Jim Apple has posted comments on this change.

Change subject: IMPALA-3200: Implement suballocator for splitting buffers
......................................................................


Patch Set 5:

(31 comments)

http://gerrit.cloudera.org:8080/#/c/4715/4//COMMIT_MSG
Commit Message:

PS4, Line 13:  buddy allocation
> The main use case is to allocate power-of-two buffers, so currently this is
Though the number of elements in HTs is a power of two, the size of the 
allocations could be different if the sizeof a slot changes, yes? For instance, 
if sizeof(slot) is 24, then most allocations will waste a good bit of space?

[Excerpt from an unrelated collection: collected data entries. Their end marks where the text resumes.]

[config.mk]
export PLATFORM = sky130hd
export DESIGN_NAME = sfcd_decoder
export DESIGN_NICKNAME = d
export VERILOG_FILES = /design/src/rtl/sfcd_pkg.sv /design/src/rtl/sfcd_decoder.sv /design/src/rtl/sfcd_sync.sv
export SDC_FILE = /design/constraint.sdc
export NUM_CORES = 1
export LEC_CHECK = 0
export BUFFER_PORTS_ARGS = -buffer_cell sky130_fd_sc_hd__buf_4
export CAP_MARGIN = 20
export CORE_ASPECT_RATIO = 0.7
export CORE_MARGIN = 5
export CORE_UTILIZATION = 60
export DETAILED_ROUTE_END_ITERATION = 7
export GPL_TIMING_DRIVEN = 0
export HOLD_SLACK_MARGIN = 0.06
export PLACE_DENSITY_LB_ADDON = 0.15
export REMOVE_ABC_BUFFERS = 1
export SLEW_MARGIN = 20
export SYNTH_ARGS = -nofsm -noshare
export SYNTH_HDL_FRONTEND = slang
export SYNTH_SLANG_ARGS = --single-unit
[constraint.sdc]
create_clock -name clk -period 3.2 [get_ports clk]
set_clock_uncertainty 0.05 [all_clocks]
set_input_delay 0.32 -clock clk [delete_from_list [all_inputs] [get_ports clk]]
set_output_delay 0.32 -clock clk [all_outputs]
set_load 0.02 [all_outputs]
[src/rtl/sfcd_pkg.sv]
// constants and types shared by the serial flash command decoder
`default_nettype none
package sfcd_pkg;
   // opcodes
   localparam logic [7:0] OP_NONE = 8'h00;
   localparam logic [7:0] OP_WRSR = 8'h01;
   localparam logic [7:0] OP_PP = 8'h02;
   localparam logic [7:0] OP_READ = 8'h03;
   localparam logic [7:0] OP_WRDI = 8'h04;
   localparam logic [7:0] OP_RDSR = 8'h05;
   localparam logic [7:0] OP_WREN = 8'h06;
   localparam logic [7:0] OP_FAST = 8'h0b;
   localparam logic [7:0] OP_RDID_S = 8'hab;
   localparam logic [7:0] OP_RDID_L = 8'h9f;
   localparam logic [7:0] OP_BE = 8'hc7;
   localparam logic [7:0] OP_SE = 8'hd8;
   // operand byte counts and last bit index of a byte
   localparam logic [1:0] ADDR_BYTES = 2'h3;
   localparam logic [1:0] FAST_DUMMY = 2'h1;
   localparam logic [1:0] ID_S_DUMMY = 2'h3;
   localparam logic [1:0] ID_L_DUMMY = 2'h2;
   localparam logic [2:0] LAST_BIT = 3'h7;
   // status byte layout and reset values
   localparam int STAT_WIP_BIT = 0;
   localparam int STAT_WEL_BIT = 1;
   localparam int STAT_BP_LSB = 2;
   localparam logic [2:0] BP_RST = 3'h0;
   localparam logic WEL_RST = 1'b0;
   // internal cycle kinds handed to the array
   localparam logic [1:0] KIND_PP = 2'h0;
   localparam logic [1:0] KIND_SE = 2'h1;
   localparam logic [1:0] KIND_BE = 2'h2;
   localparam logic [1:0] KIND_WRSR = 2'h3;

   typedef enum logic [2:0] {
      ST_IDLE, ST_OPCODE, ST_ADDR, ST_DUMMY, ST_OUT, ST_IN, ST_TAIL
   } sfcd_state_e;
endpackage : sfcd_pkg
`default_nettype wire

[src/rtl/sfcd_decoder.sv]
// serial flash command decoder with write-enable and block protection
`default_nettype none
module sfcd_decoder #(
   parameter int MEM_AW = 17, // byte address bits of the array
   parameter int SEC_W = 2, // sector index bits: 2 four, 3 eight
   parameter bit ID_LARGE = 1'b0, // 1 selects the 9Fh id command
   parameter logic [7:0] ID_CODE = 8'h5a // arbitrary id value
) (
   input wire logic clk, // 100 MHz system clock
   input wire logic rst_n, // async reset, active low
   input wire logic serial_clock_in, // host serial clock pin
   input wire logic chip_select_n, // host chip select pin, active low
   input wire logic serial_data_in, // host serial data pin
   output logic serial_data_out, // serial data output pin
   output logic serial_data_oe, // high while data pin is driven
   output logic [23:0] mem_rd_addr, // array read address
   input wire logic [7:0] mem_rd_data, // array data at mem_rd_addr
   output logic pgm_byte_valid, // pulse: page buffer byte
   output logic [7:0] pgm_byte_index, // page buffer slot
   output logic [7:0] pgm_byte_data, // page buffer data
   output logic op_start, // pulse: start internal cycle
   output logic [1:0] op_kind, // kind of internal cycle
   output logic [23:0] op_addr, // target address of cycle
   input wire logic op_done, // pulse: internal cycle finished
   output logic write_in_progress, // busy flag
   output logic write_enable_latch, // write-enable latch
   output logic [2:0] protect_bits // block-protect bits
);
   localparam int NSEC = 1 << SEC_W;
   localparam logic [2:0] BP_MASK = (SEC_W == 2) ? 3'h3 : 3'h7;

   typedef struct packed {
      sfcd_pkg::sfcd_state_e st;
      logic [2:0] bit_cnt;
      logic [1:0] byte_cnt;
      logic [7:0] sh;
      logic [7:0] opcode;
      logic [23:0] addr;
      logic [1:0] data_cnt;
      logic [7:0] page_idx;
      logic [2:0] new_bp;
      logic [7:0] out_sh;
      logic [2:0] out_cnt;
      logic dout;
      logic oe;
      logic wel;
      logic wip;
      logic [2:0] bp;
      logic [23:0] rd_addr;
      logic pgm_valid;
      logic [7:0] pgm_idx;
      logic [7:0] pgm_data;
      logic op_start;
      logic [1:0] op_kind;
      logic sclk_d;
      logic cs_d;
   } sfcd_state_s;

   sfcd_state_s r_reg;
   sfcd_state_s r_next;
   logic [2:0] pins_s;
   logic sclk_s;
   logic cs_s;
   logic sdi_s;
   logic sclk_rise;
   logic sclk_fall;
   logic [7:0] byte_in;
   logic [7:0] status_byte;
   logic tgt_prot;
   logic [7:0] first_byte;

   // all three pins come from the host's timing, so all are synchronised
   sfcd_sync #(
      .W(3),
      .RST_VAL(3'h2)
   ) u_pin_sync (
      .clk(clk),
      .rst_n(rst_n),
      .d({serial_clock_in, chip_select_n, serial_data_in}),
      .q(pins_s)
   );

   assign sclk_s = pins_s[2];
   assign cs_s = pins_s[1];
   assign sdi_s = pins_s[0];
   assign sclk_rise = sclk_s && !r_reg.sclk_d;
   assign sclk_fall = !sclk_s && r_reg.sclk_d;
   assign byte_in = {r_reg.sh[6:0], sdi_s};

   // live status byte, readable even while a cycle runs
   always_comb begin
      status_byte = 8'h00;
      status_byte[sfcd_pkg::STAT_WIP_BIT] = r_reg.wip;
      status_byte[sfcd_pkg::STAT_WEL_BIT] = r_reg.wel;
      status_byte[sfcd_pkg::STAT_BP_LSB +: 3] = r_reg.bp;
   end

   // protected when the sector lies in the upper area the bits select
   function automatic logic prot_hit(logic [2:0] bp,
                                     logic [SEC_W-1:0] sec);
      logic [SEC_W:0] lim;
      lim = (SEC_W + 1)'(NSEC) - ((SEC_W + 1)'(1) << (bp - 3'h1));
      if (bp == 3'h0) begin
         prot_hit = 1'b0;
      end else if (bp >= 3'(SEC_W + 1)) begin
         prot_hit = 1'b1;
      end else begin
         prot_hit = {1'b0, sec} >= lim;
      end
   endfunction

   assign tgt_prot = prot_hit(r_reg.bp, r_reg.addr[MEM_AW-1 -: SEC_W]);

   // whole command sequencer: pin edges, decode, commit and output
   always_comb begin
      r_next = r_reg;
      first_byte = ID_CODE;
      r_next.pgm_valid = 1'b0;
      r_next.op_start = 1'b0;
      r_next.sclk_d = sclk_s;
      r_next.cs_d = cs_s;
      // end of the internal cycle also drops the latch
      if (op_done && r_reg.wip) begin
         r_next.wip = 1'b0;
         r_next.wel = 1'b0;
      end
      if (cs_s) begin
         r_next.st = sfcd_pkg::ST_IDLE;
         r_next.oe = 1'b0;
         r_next.dout = 1'b0;
         r_next.bit_cnt = 3'h0;
         // commit only on the select rise, and only at a byte boundary
         if (!r_reg.cs_d && r_reg.st != sfcd_pkg::ST_IDLE &&
             r_reg.bit_cnt == 3'h0) begin
            case (r_reg.opcode)
               sfcd_pkg::OP_WREN: begin
                  r_next.wel = 1'b1;
               end
               sfcd_pkg::OP_WRDI: begin
                  r_next.wel = 1'b0;
               end
               sfcd_pkg::OP_WRSR: begin
                  if (r_reg.wel && r_reg.data_cnt == 2'h1) begin
                     r_next.bp = r_reg.new_bp;
                     r_next.op_start = 1'b1;
                     r_next.op_kind = sfcd_pkg::KIND_WRSR;
                     r_next.wip = 1'b1;
                  end
               end
               sfcd_pkg::OP_PP: begin
                  if (r_reg.wel && r_reg.st == sfcd_pkg::ST_IN &&
                      r_reg.data_cnt != 2'h0 && !tgt_prot) begin
                     r_next.op_start = 1'b1;
                     r_next.op_kind = sfcd_pkg::KIND_PP;
                     r_next.wip = 1'b1;
                  end
               end
               sfcd_pkg::OP_SE: begin
                  if (r_reg.wel && r_reg.st == sfcd_pkg::ST_TAIL &&
                      !tgt_prot) begin
                     r_next.op_start = 1'b1;
                     r_next.op_kind = sfcd_pkg::KIND_SE;
                     r_next.wip = 1'b1;
                  end
               end
               sfcd_pkg::OP_BE: begin
                  if (r_reg.wel && r_reg.bp == 3'h0) begin
                     r_next.op_start = 1'b1;
                     r_next.op_kind = sfcd_pkg::KIND_BE;
                     r_next.wip = 1'b1;
                  end
               end
               default: begin
               end
            endcase
         end
      end else if (r_reg.cs_d) begin
         // select just fell: a fresh opcode starts at the next rise
         r_next.st = sfcd_pkg::ST_OPCODE;
         r_next.bit_cnt = 3'h0;
         r_next.opcode = sfcd_pkg::OP_NONE;
         r_next.data_cnt = 2'h0;
      end else if (sclk_rise) begin
         // every rise is counted so the byte boundary check stays exact
         r_next.sh = byte_in;
         r_next.bit_cnt = r_reg.bit_cnt + 3'h1;
         if (r_reg.bit_cnt == sfcd_pkg::LAST_BIT) begin
            unique case (r_reg.st)
               sfcd_pkg::ST_OPCODE: begin
                  r_next.opcode = byte_in;
                  r_next.out_cnt = 3'h0;
                  r_next.st = sfcd_pkg::ST_TAIL;
                  // a running cycle leaves only status read open
                  if (r_reg.wip && byte_in != sfcd_pkg::OP_RDSR) begin
                     r_next.opcode = sfcd_pkg::OP_NONE;
                  end else begin
                     case (byte_in)
                        sfcd_pkg::OP_RDSR: begin
                           r_next.st = sfcd_pkg::ST_OUT;
                        end
                        sfcd_pkg::OP_READ, sfcd_pkg::OP_FAST,
                        sfcd_pkg::OP_PP, sfcd_pkg::OP_SE: begin
                           r_next.st = sfcd_pkg::ST_ADDR;
                           r_next.byte_cnt = sfcd_pkg::ADDR_BYTES;
                        end
                        sfcd_pkg::OP_RDID_S: begin
                           if (!ID_LARGE) begin
                              r_next.st = sfcd_pkg::ST_DUMMY;
                              r_next.byte_cnt = sfcd_pkg::ID_S_DUMMY;
                           end else begin
                              r_next.opcode = sfcd_pkg::OP_NONE;
                           end
                        end
                        sfcd_pkg::OP_RDID_L: begin
                           if (ID_LARGE) begin
                              r_next.st = sfcd_pkg::ST_DUMMY;
                              r_next.byte_cnt = sfcd_pkg::ID_L_DUMMY;
                           end else begin
                              r_next.opcode = sfcd_pkg::OP_NONE;
                           end
                        end
                        sfcd_pkg::OP_WRSR: begin
                           r_next.st = sfcd_pkg::ST_IN;
                        end
                        sfcd_pkg::OP_WREN, sfcd_pkg::OP_WRDI,
                        sfcd_pkg::OP_BE: begin
                           r_next.st = sfcd_pkg::ST_TAIL;
                        end
                        default: begin
                           r_next.opcode = sfcd_pkg::OP_NONE;
                        end
                     endcase
                  end
               end
               sfcd_pkg::ST_ADDR: begin
                  r_next.addr = {r_reg.addr[15:0], byte_in};
                  r_next.byte_cnt = r_reg.byte_cnt - 2'h1;
                  if (r_reg.byte_cnt == 2'h1) begin
                     r_next.rd_addr = {r_reg.addr[15:0], byte_in};
                     r_next.page_idx = byte_in;
                     case (r_reg.opcode)
                        sfcd_pkg::OP_READ: begin
                           r_next.st = sfcd_pkg::ST_OUT;
                        end
                        sfcd_pkg::OP_FAST: begin
                           r_next.st = sfcd_pkg::ST_DUMMY;
                           r_next.byte_cnt = sfcd_pkg::FAST_DUMMY;
                        end
                        sfcd_pkg::OP_PP: begin
                           r_next.st = sfcd_pkg::ST_IN;
                        end
                        default: begin
                           r_next.st = sfcd_pkg::ST_TAIL;
                        end
                     endcase
                  end
               end
               sfcd_pkg::ST_DUMMY: begin
                  r_next.byte_cnt = r_reg.byte_cnt - 2'h1;
                  if (r_reg.byte_cnt == 2'h1) begin
                     r_next.st = sfcd_pkg::ST_OUT;
                  end
               end
               sfcd_pkg::ST_IN: begin
                  if (r_reg.opcode == sfcd_pkg::OP_PP) begin
                     // slot wraps, so later bytes overwrite earlier ones
                     r_next.pgm_valid = 1'b1;
                     r_next.pgm_idx = r_reg.page_idx;
                     r_next.pgm_data = byte_in;
                     r_next.page_idx = r_reg.page_idx + 8'h01;
                     r_next.data_cnt = 2'h1;
                  end else begin
                     r_next.new_bp = byte_in[sfcd_pkg::STAT_BP_LSB +: 3]
                                     & BP_MASK;
                     if (r_reg.data_cnt != 2'h2) begin
                        r_next.data_cnt = r_reg.data_cnt + 2'h1;
                     end
                  end
               end
               sfcd_pkg::ST_IDLE, sfcd_pkg::ST_OUT, sfcd_pkg::ST_TAIL: begin
               end
            endcase
         end
      end else if (sclk_fall && r_reg.st == sfcd_pkg::ST_OUT) begin
         // launch on the fall so the host samples on the next rise
         r_next.oe = 1'b1;
         r_next.out_cnt = r_reg.out_cnt + 3'h1;
         if (r_reg.out_cnt == 3'h0) begin
            if (r_reg.opcode == sfcd_pkg::OP_RDSR) begin
               first_byte = status_byte;
            end else if (r_reg.opcode == sfcd_pkg::OP_READ ||
                         r_reg.opcode == sfcd_pkg::OP_FAST) begin
               first_byte = mem_rd_data;
               r_next.rd_addr = r_reg.rd_addr + 24'h000001;
            end
            r_next.dout = first_byte[7];
            r_next.out_sh = {first_byte[6:0], 1'b0};
         end else begin
            r_next.dout = r_reg.out_sh[7];
            r_next.out_sh = {r_reg.out_sh[6:0], 1'b0};
         end
      end
   end

   // latch and protect bits take their power-up values here
   always_ff @(posedge clk or negedge rst_n) begin
      if (!rst_n) begin
         r_reg <= '0;
         r_reg.st <= sfcd_pkg::ST_IDLE;
         r_reg.opcode <= sfcd_pkg::OP_NONE;
         r_reg.wel <= sfcd_pkg::WEL_RST;
         r_reg.bp <= sfcd_pkg::BP_RST;
         r_reg.sclk_d <= 1'b0;
         r_reg.cs_d <= 1'b1;
      end else begin
         r_reg <= r_next;
      end
   end

   assign serial_data_out = r_reg.dout;
   assign serial_data_oe = r_reg.oe;
   assign mem_rd_addr = r_reg.rd_addr;
   assign pgm_byte_valid = r_reg.pgm_valid;
   assign pgm_byte_index = r_reg.pgm_idx;
   assign pgm_byte_data = r_reg.pgm_data;
   assign op_start = r_reg.op_start;
   assign op_kind = r_reg.op_kind;
   assign op_addr = r_reg.addr;
   assign write_in_progress = r_reg.wip;
   assign write_enable_latch = r_reg.wel;
   assign protect_bits = r_reg.bp;

   // checks on the outputs the sequencer drives
   a_oe_after_deselect: assert property (
      @(posedge clk) disable iff (!rst_n)
      cs_s |=> !serial_data_oe)
      else $error("data pin still driven after deselect");
   a_start_needs_wel: assert property (
      @(posedge clk) disable iff (!rst_n)
      op_start |-> $past(r_reg.wel))
      else $error("internal cycle started with latch clear");
   a_start_sets_wip: assert property (
      @(posedge clk) disable iff (!rst_n)
      op_start |-> write_in_progress && !$past(r_reg.wip))
      else $error("busy flag wrong at cycle start");
   a_done_clears_wel: assert property (
      @(posedge clk) disable iff (!rst_n)
      op_done && write_in_progress |=> !r_reg.wel && !r_reg.wip)
      else $error("latch or busy not cleared at cycle end");
   a_bulk_unprotected: assert property (
      @(posedge clk) disable iff (!rst_n)
      op_start && op_kind == sfcd_pkg::KIND_BE |-> protect_bits == 3'h0)
      else $error("bulk erase started with protect bits set");
   a_target_unprot: assert property (
      @(posedge clk) disable iff (!rst_n)
      op_start && (op_kind == sfcd_pkg::KIND_PP ||
                   op_kind == sfcd_pkg::KIND_SE) |-> !tgt_prot)
      else $error("program or erase started in protected area");
   a_start_on_rise: assert property (
      @(posedge clk) disable iff (!rst_n)
      op_start |-> $past(cs_s) && !$past(r_reg.cs_d)
                   && $past(r_reg.bit_cnt) == 3'h0)
      else $error("cycle started off a byte-aligned deselect");
   a_launch_on_fall: assert property (
      @(posedge clk) disable iff (!rst_n)
      $rose(serial_data_oe) |-> $past(sclk_fall))
      else $error("output enabled away from a falling edge");
endmodule : sfcd_decoder
`default_nettype wire

[src/rtl/sfcd_sync.sv]
// two flip-flop synchroniser for a group of pin inputs
`default_nettype none
module sfcd_sync #(
   parameter int W = 1,
   parameter logic [W-1:0] RST_VAL = '0
) (
   input wire logic clk, // system clock
   input wire logic rst_n, // async reset, active low
   input wire logic [W-1:0] d, // asynchronous pin levels
   output logic [W-1:0] q // synchronised levels
);
   typedef struct packed {
      logic [W-1:0] s1;
      logic [W-1:0] s2;
   } sfcd_sync_s;

   sfcd_sync_s r_reg;
   sfcd_sync_s r_next;

   // first stage feeds only the second stage
   always_comb begin
      r_next = r_reg;
      r_next.s1 = d;
      r_next.s2 = r_reg.s1;
   end

   always_ff @(posedge clk or negedge rst_n) begin
      if (!rst_n) begin
         r_reg <= {RST_VAL, RST_VAL};
      end else begin
         r_reg <= r_next;
      end
   end

   assign q = r_reg.s2;
endmodule : sfcd_sync
`default_nettype wire

==> flow_summary.toml, run 1 <==
[worst_setup_path]
worst_path_most_repeated_cell = "ha_1"
critPathRequiredTime_ps = 3460
critical_path_class = "reg2reg"
crit_slowest_cell = "nor3_4"
worst_r2r_endpoint = "pgm_byte_data[4]"
reg2regPathDepth = 6
crit_arrival_ps = 3280
reg2reg_slack_ps = 180
slowest_delay_ps = 710
crit_chain = "ha_1 > ha_1 > and3b_2 > nand2_1 > nor3_4 > mux2_2"
startpoint_type = "flip-flop"
crit_fanout = 23
r2r-start = "r_reg[119]"
endpoint_kind = "flip-flop"
startpoint = "r_reg[119]"

[finish]
largest_reg_flops = 40
post-route-util_pct = 68.83
multiInputGateArea_um2 = 3234
drive_above_1_share_pct = 24.34
nFillCells = 906
insertedDiodeCount = 0
nNetsFinal = 773
regArea_um2 = 3182
area_growth_pct = 12.29
layout.cells.non_filler = 913

[routing]
drt-initial-drc-count = 588
routed_wirelength_um = 18040
drt_first_pass_iters = 7
post_drt_wl_per_cell_um = 19.76
vias = 5689
vias_per_cell = 6.231
drc = 0
ant_nets = 0

[yosys]
synth_cell_type_count = 73
ys_async_sr_fraction_pct = 100.0
synth-edff-count = 0
ys_ff_latch = 127
synth_flop_cell = "dfrtp_1"
syn_avg_cell_area_um2 = 9.727
netlist.area_leader.share_pct = 43.17
ys_top_cells_by_area = "dfrtp_1, buf_4, mux2_2"
yosysWarnings = 0
ys_top_cells_by_count = "dfrtp_1, buf_4, nand2_1"
synth_area_um2 = 7188
ys_seq_area_share_pct = 44.26
syn_inst = 739
synth_area_leader_cell = "dfrtp_1"
synth.most_common_cell = "dfrtp_1"

[worst_hold_path]
min_to = "r_reg[62]"
min_path_cells = 3
min_from = "mem_rd_data[5]"
worstHoldPathType = "in2reg"

[sta]
worst_pin_slew_ps = 857.5
fin_crit_ps = 3020
fin_crit_sh_pct = 94.37
relSlewSlack_pct = 42.64
slew_violations = 0
final_hold_viol_count = 0
fmax_ghz = 0.3312
setup-violations-final = 0
rsz0062_at_grt = "no"

[die]
coreArea_um2 = 11730
io_pins = 89
dieArea_um2 = 14300
num_rows = 33
initial_utilization_pct = 61.30
die_y_um = 101.6
dieWidth_um = 140.8

[global_routing]
grt_start_max_net_pins = 68
grt_remaining_overflow = 0
antenna_found_initial = 1
grt_pass1_vias = 5468
grt_pass1_wl_um = 29560
grtUsageTotal_pct = 26.28

[clocking]
clock_latency_ps = 420
htree_num_levels = 4
cts_buffers = 17
cts_root_buf = "clkbuf_16"
path_clk_slew_ps = 60
cts_sinks = 127
post_cts_buffers = 0
cts_buffer_depth = 2
cts_tree = "built"

[place]
hpwl_um = 12610
dp.cells = 876
place.gp.congestion = 0.8921
numPortBuffers = 87

[pwr]
vdd_drop_max_v = 0.0004898
power_density_nw_per_um2 = 488.8
p_leak_uw = 0.003619

[flow_run]
maxCapViolCount = 0

[outcome]
status = "complete, no violations"
==> layout by cell type (no fill, tap or decap), types with 4 or more instances in the layout <==
cell / netlist / final
nand2_1: 60 / 60
dlygate4sd3_1: 0 / 5
inv_6: 0 / 5
dfrtp_1: 124 / 124
buf_4: 71 / 86
o21ai_0: 38 / 38
nor2b_1: 6 / 5
a221oi_1: 4 / 4
nand4_1: 11 / 11
ha_1: 16 / 16
mux2i_1: 8 / 8
nor2_1: 42 / 42
mux2_1: 10 / 10
mux2_2: 37 / 37
o22a_1: 6 / 6
and2_1: 5 / 5
o22ai_1: 6 / 6
clkbuf_16: 0 / 17
a21oi_1: 32 / 32
o2bb2ai_1: 4 / 4
inv_1: 25 / 25
or3_1: 4 / 4
o211ai_1: 6 / 6
o21ai_1: 18 / 18
nand3_1: 19 / 19
a22oi_1: 7 / 7
nor3_1: 18 / 17
nand2b_1: 9 / 9
o31ai_1: 5 / 5
and3_1: 6 / 6
nand3b_1: 7 / 7
a31oi_1: 16 / 16
nor4_1: 10 / 10
o21bai_1: 6 / 6
inv_8: 0 / 7
==> metrics by stage <==
| step | power [µW] | setup WS [ps] | hold WS, ps | setup TNS, ps | instance area (µm²) |
|---|---|---|---|---|---|
| after floorplan | 1848 | -6.514 | -25.59 | -13.03 | 6475 |
| after global placement | 1961 | -1152 | 282.3 | -26520 | 7325 |
| after detailed placement | 1980 | -196.9 | 284.2 | -3277 | 7398 |
| after CTS | 3972 | 219.9 | 122.4 | 0 | 8060 |
| after global routing | 4087 | 12.98 | 149.1 | 0 | 8071 |
| final | 3946 | 180.3 | 133.5 | 0 | 8071 |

http://gerrit.cloudera.org:8080/#/c/4715/5/be/src/bufferpool/suballocator-test.cc
File be/src/bufferpool/suballocator-test.cc:

Line 72:   /// Verify that the memory for all of the allocations is writable 
and disjoint by
Maybe replace "Verify" with "ASSERT", for clarity?


PS5, Line 72: allocations
"Suballocations", here and below


PS5, Line 77: list
vector


PS5, Line 77: clear
call std::vector::clear() after the for loop to prevent UB if a caller uses 
(*allocs)[i] for some i.


Line 85:   ObjectPool obj_pool_;
Each of these member variables could use an explanation about why it is here.


Line 101:   ASSERT_OK(pool.RegisterClient("client", &global_reservation_, 
profile(), &client));
The ASSERTs in this file could generally benefit from more info in the "<<"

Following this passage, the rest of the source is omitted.